● **Instructions for the task**: Take the records below from their first line to the line with "Function was checked", and restate those lines word for word.

● **Task data**:
Context: an optimization exercise on an open-source flow, tuned for small area. The choices shown serve that exercise and are no tape-out recipe.
Function was checked by simulation only, so behaviour that the tests miss may differ from the original.
No activity file was given, so power comes from the tool's default toggle rates.

==> job 2920 <==
Design local_move, start of the top module:
module local_move
(
    input  logic        clk,
    input  logic        rst_n,
    input  logic        clause_write,
    input  logic [1:0]  clause_index,
    input  logic [15:0] clause_data,
    input  logic [3:0]  clause_enable,
    input  logic [9:0]  current,
    input  logic [1:0]  bool_propose_enable,
    input  logic [1:0]  int_propose_enable,
    input  logic        start,
    output logic [11:0] gains,
    output logic [2:0]  best_gain,
    output logic [9:0]  best_assignment,
    output logic        done
);
==> flow/config.mk <==
export PLATFORM = sky130hd
export DESIGN_NAME = local_move
export DESIGN_NICKNAME = local_move
export VERILOG_FILES = /design/flow/design.v
export SDC_FILE = /design/flow/constraint.sdc
export NUM_CORES = 4
export LEC_CHECK = 0
export CAP_MARGIN = 20
export CORE_MARGIN = 2
export CORE_UTILIZATION = 65
export CTS_BUF_LIST = sky130_fd_sc_hd__clkbuf_8
export CTS_CLUSTER_DIAMETER = 60
export CTS_CLUSTER_SIZE = 40
export SLEW_MARGIN = 20
export SYNTH_HIERARCHICAL = 1
==> flow/constraint.sdc <==
create_clock -name core_clock -period 12.0 [get_ports {clk}]
set_input_delay 2.4000 -clock core_clock [delete_from_list [all_inputs] [get_ports {clk}]]
set_output_delay 2.4000 -clock core_clock [all_outputs]
set_load 0.01 [all_outputs]
standard.sh (not shown) runs the stock make flow with config.mk's settings and CLKGATE_MAP_FILE= SYNTH_SCRIPT=/design/flow/synth_recipe.tcl, a recipe that flattens the netlist after the stock synthesis.
==> flow/flow/run.sh <==
#!/bin/bash
# Standard ORFS layout; the only change is the cell used to buffer the ports
# (the smallest plain buffer instead of the flow's default pick).
set -euo pipefail
export BUFFER_PORTS_ARGS="-buffer_cell sky130_fd_sc_hd__buf_1"
bash standard.sh > standard.log 2>&1
==> inputs of job 8909, as changes to job 2920 <==
==> flow/run.sh (new file) <==
#!/bin/bash
# synth_recipe.tcl (not shown) runs the flow's synth.tcl, then flattens the netlist and writes it again
# the make line also repeats each setting of config.mk as NAME=value (left out here)
make -C /OpenROAD-flow-scripts/flow DESIGN_CONFIG=/design/flow/config.mk WORK_HOME=/design/flow/orfs CLKGATE_MAP_FILE= SYNTH_SCRIPT=/design/flow/synth_recipe.tcl finish
Settings changed: CORE_UTILIZATION 65 to 40, CTS_BUF_LIST sky130_fd_sc_hd__clkbuf_8 to unset, CTS_CLUSTER_DIAMETER 60 to unset, CTS_CLUSTER_SIZE 40 to unset.
removed: flow/flow/run.sh
removed: flow/standard.sh
==> inputs of job 3235, as changes to job 2920 <==
Settings changed: CTS_CLUSTER_DIAMETER 60 to unset, CTS_CLUSTER_SIZE 40 to unset.
==> results.txt <==
	job 2920	job 3235	job 8909
Status	finished clean	finished clean	finished clean
Drt first pass iters	6	6	5
P&R area growth vs syn	9.69%	9.69%	17.7%
Final weighted congestion in routability-driven placement	0.850	0.850	0.838
Worst Setup SP	current[4]	current[4]	current[5]
Required time at the endpoint of the critical path	12340 ps	12340 ps	12310 ps
Internal Dissipation	1.69 mW	1.69 mW	1.83 mW
Part of the total power dissipated in combinational logic	68.5%	68.5%	65.8%
Sequential fraction of total cell area	30.1%	30.1%	28.1%
Pre-CTS setup slack	959 ps	959 ps	579 ps
Post-DP Area	0.0105 mm²	0.0105 mm²	0.0111 mm²
Upper clock frequency limit	94.4 MHz	94.4 MHz	90.9 MHz
Worst-path fanout max	11	11	13
Final Cycle Share	88.3%	88.3%	91.6%
Worst vdd ir	0.215 mV	0.215 mV	0.123 mV
Area enclosed by the die boundary	0.0163 mm²	0.0163 mm²	0.0261 mm²
Number of filler instances in the final layout	1081	1081	2221
Register-to-Register Path Depth	23	23	25
Transition time of the tightest slew-check pin	1010 ps	1010 ps	840 ps
Sw frac	44.4%	44.4%	42.8%
Power, Total	3.03 mW	3.03 mW	3.19 mW
Final design instance area without fill	0.0109 mm²	0.0109 mm²	0.0117 mm²

==> branch yarrow <==
Another version of the RTL of local_move (not shown whole).
Settings: LEC_CHECK=0, CAP_MARGIN=20, CORE_MARGIN=2, CORE_UTILIZATION=85, CTS_BUF_LIST=sky130_fd_sc_hd__clkbuf_8, SLEW_MARGIN=20, SYNTH_HIERARCHICAL=1; clock period 12.0 ns.
==> flow/flow/run.sh <==
#!/bin/bash
# Standard ORFS layout with two changes: the ports are buffered with the smallest
# plain buffer, and clock tree synthesis adds no dummy load cells.
set -euo pipefail
export BUFFER_PORTS_ARGS="-buffer_cell sky130_fd_sc_hd__buf_1"
export CTS_ARGS="-sink_clustering_enable -repair_clock_nets -buf_list sky130_fd_sc_hd__clkbuf_8 -dont_use_dummy_load"
bash standard.sh > standard.log 2>&1
==> inputs of branch xenon, as changes to branch yarrow <==
==> flow/flow/run.sh (replaced) <==
#!/bin/bash
# Standard ORFS layout with two changes: the ports are buffered with the smallest
# plain buffer, and clock tree synthesis adds no dummy load cells.
set -euo pipefail
export BUFFER_PORTS_ARGS="-buffer_cell sky130_fd_sc_hd__buf_1"
export CTS_ARGS="-sink_clustering_enable -repair_clock_nets -buf_list sky130_fd_sc_hd__clkbuf_4 -sink_clustering_size 8 -sink_clustering_max_diameter 40 -dont_use_dummy_load"
bash standard.sh > standard.log 2>&1
- CORE_UTILIZATION: 85 -> 75
- CTS_BUF_LIST: sky130_fd_sc_hd__clkbuf_8 -> sky130_fd_sc_hd__clkbuf_4
==> results_dict.tcl <==
set metrics [dict create \
    clock_tree_area_fraction 0.0225 \
    timing.reg2reg.worst_path_depth 23 \
    placed_wire_length_estimate_um 18500 \
    run_status "finished clean" \
    max_freq_mhz 94.8 \
    starting_utilization_of_the_core_area 0.861 \
    overall_power_consumption_mw 3.01 \
    global_route_wire_length_before_repair_um 42700 \
]
(the above is from branch yarrow)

● **Exercise output**:
Context: an optimization exercise on an open-source flow, tuned for small area. The choices shown serve that exercise and are no tape-out recipe.
Function was checked by simulation only, so behaviour that the tests miss may differ from the original.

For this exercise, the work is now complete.